11(1)  If a municipality and a property owner have entered into a clean energy improvement agreement, the program administrator must enter into an agreement with the property owner and a qualified contractor for services relating to the clean energy improvement.

(2)  The agreement referred to in subsection (1) must

                                 (a)    require that any product the qualified contractor installs or otherwise provides for the purpose of the clean energy improvement has a manufacturer’s warranty

                                           (i)    with a warranty period that is consistent with the industry standard, provided that the warranty period is not less than one year beginning on the date of completion of services, and

                                          (ii)    that is transferrable to the property owner and any subsequent owner of the property,

                                 (b)    require that the qualified contractor provide a warranty for defects in materials and labour for a reasonable period of time, provided that the warranty period is not less than one year beginning on the date of completion of services, and

                                 (c)    establish a dispute resolution process.

Monitoring and reporting

12(1)  The program administrator must monitor clean energy improvement programs established by municipalities for cost savings and emission reductions.

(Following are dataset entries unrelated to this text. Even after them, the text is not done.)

File: config.mk
export PLATFORM = sky130hd
export DESIGN_NAME = mem_debug_reader_flat
export DESIGN_NICKNAME = d
export VERILOG_FILES = /design/src/rtl/mem_debug_reader_if.sv /design/src/rtl/mem_debug_reader.sv /design/src/flat_wrapper.sv
export SDC_FILE = /design/constraint.sdc
export NUM_CORES = 1
export LEC_CHECK = 0
export BUFFER_PORTS_ARGS = -buffer_cell sky130_fd_sc_hd__clkbuf_2
export CAP_MARGIN = 20
export CORE_UTILIZATION = 47
export CTS_BUF_LIST = sky130_fd_sc_hd__clkbuf_2 sky130_fd_sc_hd__clkbuf_4 sky130_fd_sc_hd__clkbuf_8
export DETAILED_ROUTE_END_ITERATION = 6
export PLACE_DENSITY = 0.7
export SLEW_MARGIN = 10
export SYNTH_ARGS = -nofsm -noshare
export SYNTH_HDL_FRONTEND = slang
export SYNTH_SLANG_ARGS = --single-unit
File: constraint.sdc
create_clock -name clk -period 3 [get_ports clk]
set_input_delay 0.45 -clock clk [delete_from_list [all_inputs] [get_ports clk]]
set_output_delay 0.45 -clock clk [all_outputs]
set_load 0.01 [all_outputs]
File: src/rtl/mem_debug_reader_if.sv
// Debug read port between mem_debug_reader and the dual-port memory.
// The reader drives the address; the memory answers combinationally in the same cycle.
interface mem_debug_reader_if #(
  parameter int AW = 8,
  parameter int DW = 32
);
  logic [AW-1:0] addr;
  logic [DW-1:0] mem_data;

  modport master (
    output addr,
    input  mem_data
  );

  modport slave (
    input  addr,
    output mem_data
  );
endinterface

File: src/rtl/mem_debug_reader.sv
// Read-only debug initiator: a button-driven cursor viewer plus a range checksum engine
// sharing one asynchronous debug read port of the data/instruction memory.
module mem_debug_reader #(
  parameter int AW = 8,
  parameter int DW = 32
) (
  input  logic          clk,
  input  logic          rst,
  input  logic          inc,
  input  logic          dec,
  input  logic          sum_start,
  input  logic [AW-1:0] sum_base,
  input  logic [AW:0]   sum_len,
  mem_debug_reader_if.master dbg,
  output logic [AW-1:0] view_addr,
  output logic [DW-1:0] view_data,
  output logic          busy,
  output logic          sum_done,
  output logic [DW-1:0] checksum
);

  typedef enum logic [1:0] {
    ST_IDLE = 2'd0,
    ST_SUM  = 2'd1,
    ST_DONE = 2'd2
  } state_t;

  localparam logic [AW-1:0] ADDR_ONE = {{(AW-1){1'b0}}, 1'b1};
  localparam logic [AW:0]   LEN_ZERO = {(AW+1){1'b0}};
  localparam logic [AW:0]   LEN_ONE  = {{AW{1'b0}}, 1'b1};

  state_t        state_r;
  logic [AW-1:0] cursor_r;
  logic [AW-1:0] ptr_r;
  logic [AW:0]   remaining_r;
  logic [DW-1:0] acc_r;
  logic [DW-1:0] view_data_r;
  logic [DW-1:0] checksum_r;
  logic          busy_r;
  logic          sum_done_r;
  logic          inc_q_r;
  logic          dec_q_r;

  logic          inc_p_s;
  logic          dec_p_s;
  logic [AW-1:0] cursor_next_s;

  // Rising-edge detection on the button levels and the resulting cursor step.
  always_comb begin
    inc_p_s       = inc & ~inc_q_r;
    dec_p_s       = dec & ~dec_q_r;
    cursor_next_s = cursor_r;
    if (inc_p_s && !dec_p_s) begin
      cursor_next_s = cursor_r + ADDR_ONE;
    end else if (dec_p_s && !inc_p_s) begin
      cursor_next_s = cursor_r - ADDR_ONE;
    end else begin
      cursor_next_s = cursor_r;
    end
  end

  // The checksum pointer owns the read port only while summing; otherwise the cursor does.
  assign dbg.addr = (state_r == ST_SUM) ? ptr_r : cursor_r;

  // Control FSM together with all its registered outputs.
  always_ff @(posedge clk) begin
    if (rst) begin
      state_r     <= ST_IDLE;
      cursor_r    <= {AW{1'b0}};
      ptr_r       <= {AW{1'b0}};
      remaining_r <= LEN_ZERO;
      acc_r       <= {DW{1'b0}};
      view_data_r <= {DW{1'b0}};
      checksum_r  <= {DW{1'b0}};
      busy_r      <= 1'b0;
      sum_done_r  <= 1'b0;
      inc_q_r     <= 1'b0;
      dec_q_r     <= 1'b0;
    end else begin
      inc_q_r <= inc;
      dec_q_r <= dec;
      case (state_r)
        ST_IDLE: begin
          cursor_r    <= cursor_next_s;
          view_data_r <= dbg.mem_data;
          sum_done_r  <= 1'b0;
          if (sum_start) begin
            acc_r <= {DW{1'b0}};
            if (sum_len == LEN_ZERO) begin
              state_r    <= ST_DONE;
              busy_r     <= 1'b0;
              sum_done_r <= 1'b1;
            end else begin
              ptr_r       <= sum_base;
              remaining_r <= sum_len;
              state_r     <= ST_SUM;
              busy_r      <= 1'b1;
            end
          end else begin
            state_r <= ST_IDLE;
            busy_r  <= 1'b0;
          end
        end
        ST_SUM: begin
          // Cursor and view are frozen here; button edges are consumed and dropped.
          acc_r       <= acc_r + dbg.mem_data;
          ptr_r       <= ptr_r + ADDR_ONE;
          remaining_r <= remaining_r - LEN_ONE;
          if (remaining_r == LEN_ONE) begin
            state_r    <= ST_DONE;
            busy_r     <= 1'b0;
            sum_done_r <= 1'b1;
          end else begin
            state_r    <= ST_SUM;
            busy_r     <= 1'b1;
            sum_done_r <= 1'b0;
          end
        end
        ST_DONE: begin
          checksum_r  <= acc_r;
          view_data_r <= dbg.mem_data;
          state_r     <= ST_IDLE;
          busy_r      <= 1'b0;
          sum_done_r  <= 1'b0;
        end
        default: begin
          state_r    <= ST_IDLE;
          busy_r     <= 1'b0;
          sum_done_r <= 1'b0;
        end
      endcase
    end
  end

  assign view_addr = cursor_r;
  assign view_data = view_data_r;
  assign busy      = busy_r;
  assign sum_done  = sum_done_r;
  assign checksum  = checksum_r;

endmodule

File: src/flat_wrapper.sv
// flat-port wrapper written by rule: the top's interface ports become plain ports
module mem_debug_reader_flat 
#(
  parameter int AW = 8,
  parameter int DW = 32
)
  (clk, rst, inc, dec, sum_start, sum_base, sum_len, view_addr, view_data, busy, sum_done, checksum, dbg_addr, dbg_mem_data);
  mem_debug_reader_if #(.AW(AW), .DW(DW)) dbg_i ();
  input  logic clk;
  input  logic rst;
  input  logic inc;
  input  logic dec;
  input  logic sum_start;
  input  logic [AW-1:0] sum_base;
  input  logic [AW:0] sum_len;
  output logic [AW-1:0] view_addr;
  output logic [DW-1:0] view_data;
  output logic busy;
  output logic sum_done;
  output logic [DW-1:0] checksum;
  output wire logic [$bits(dbg_i.addr)-1:0] dbg_addr;
  input wire logic [$bits(dbg_i.mem_data)-1:0] dbg_mem_data;
  assign dbg_addr = dbg_i.addr;
  assign dbg_i.mem_data = dbg_mem_data;
  mem_debug_reader #(.AW(AW), .DW(DW)) u_core (.clk(clk), .rst(rst), .inc(inc), .dec(dec), .sum_start(sum_start), .sum_base(sum_base), .sum_len(sum_len), .dbg(dbg_i), .view_addr(view_addr), .view_data(view_data), .busy(busy), .sum_done(sum_done), .checksum(checksum));
endmodule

(2)  The program administrator must, on an annual basis beginning in 2020, prepare and publish, in a form and manner that is accessible to the public, an annual report respecting clean energy improvement programs on or before September 1.

(3)  The program administrator must provide a copy of the report referred to in subsection (2) to each municipality that has passed a clean energy improvement tax bylaw.

Coming into force

13   This Regulation comes into force on the coming into force of section 6 of An Act to Enable Clean Energy Improvements.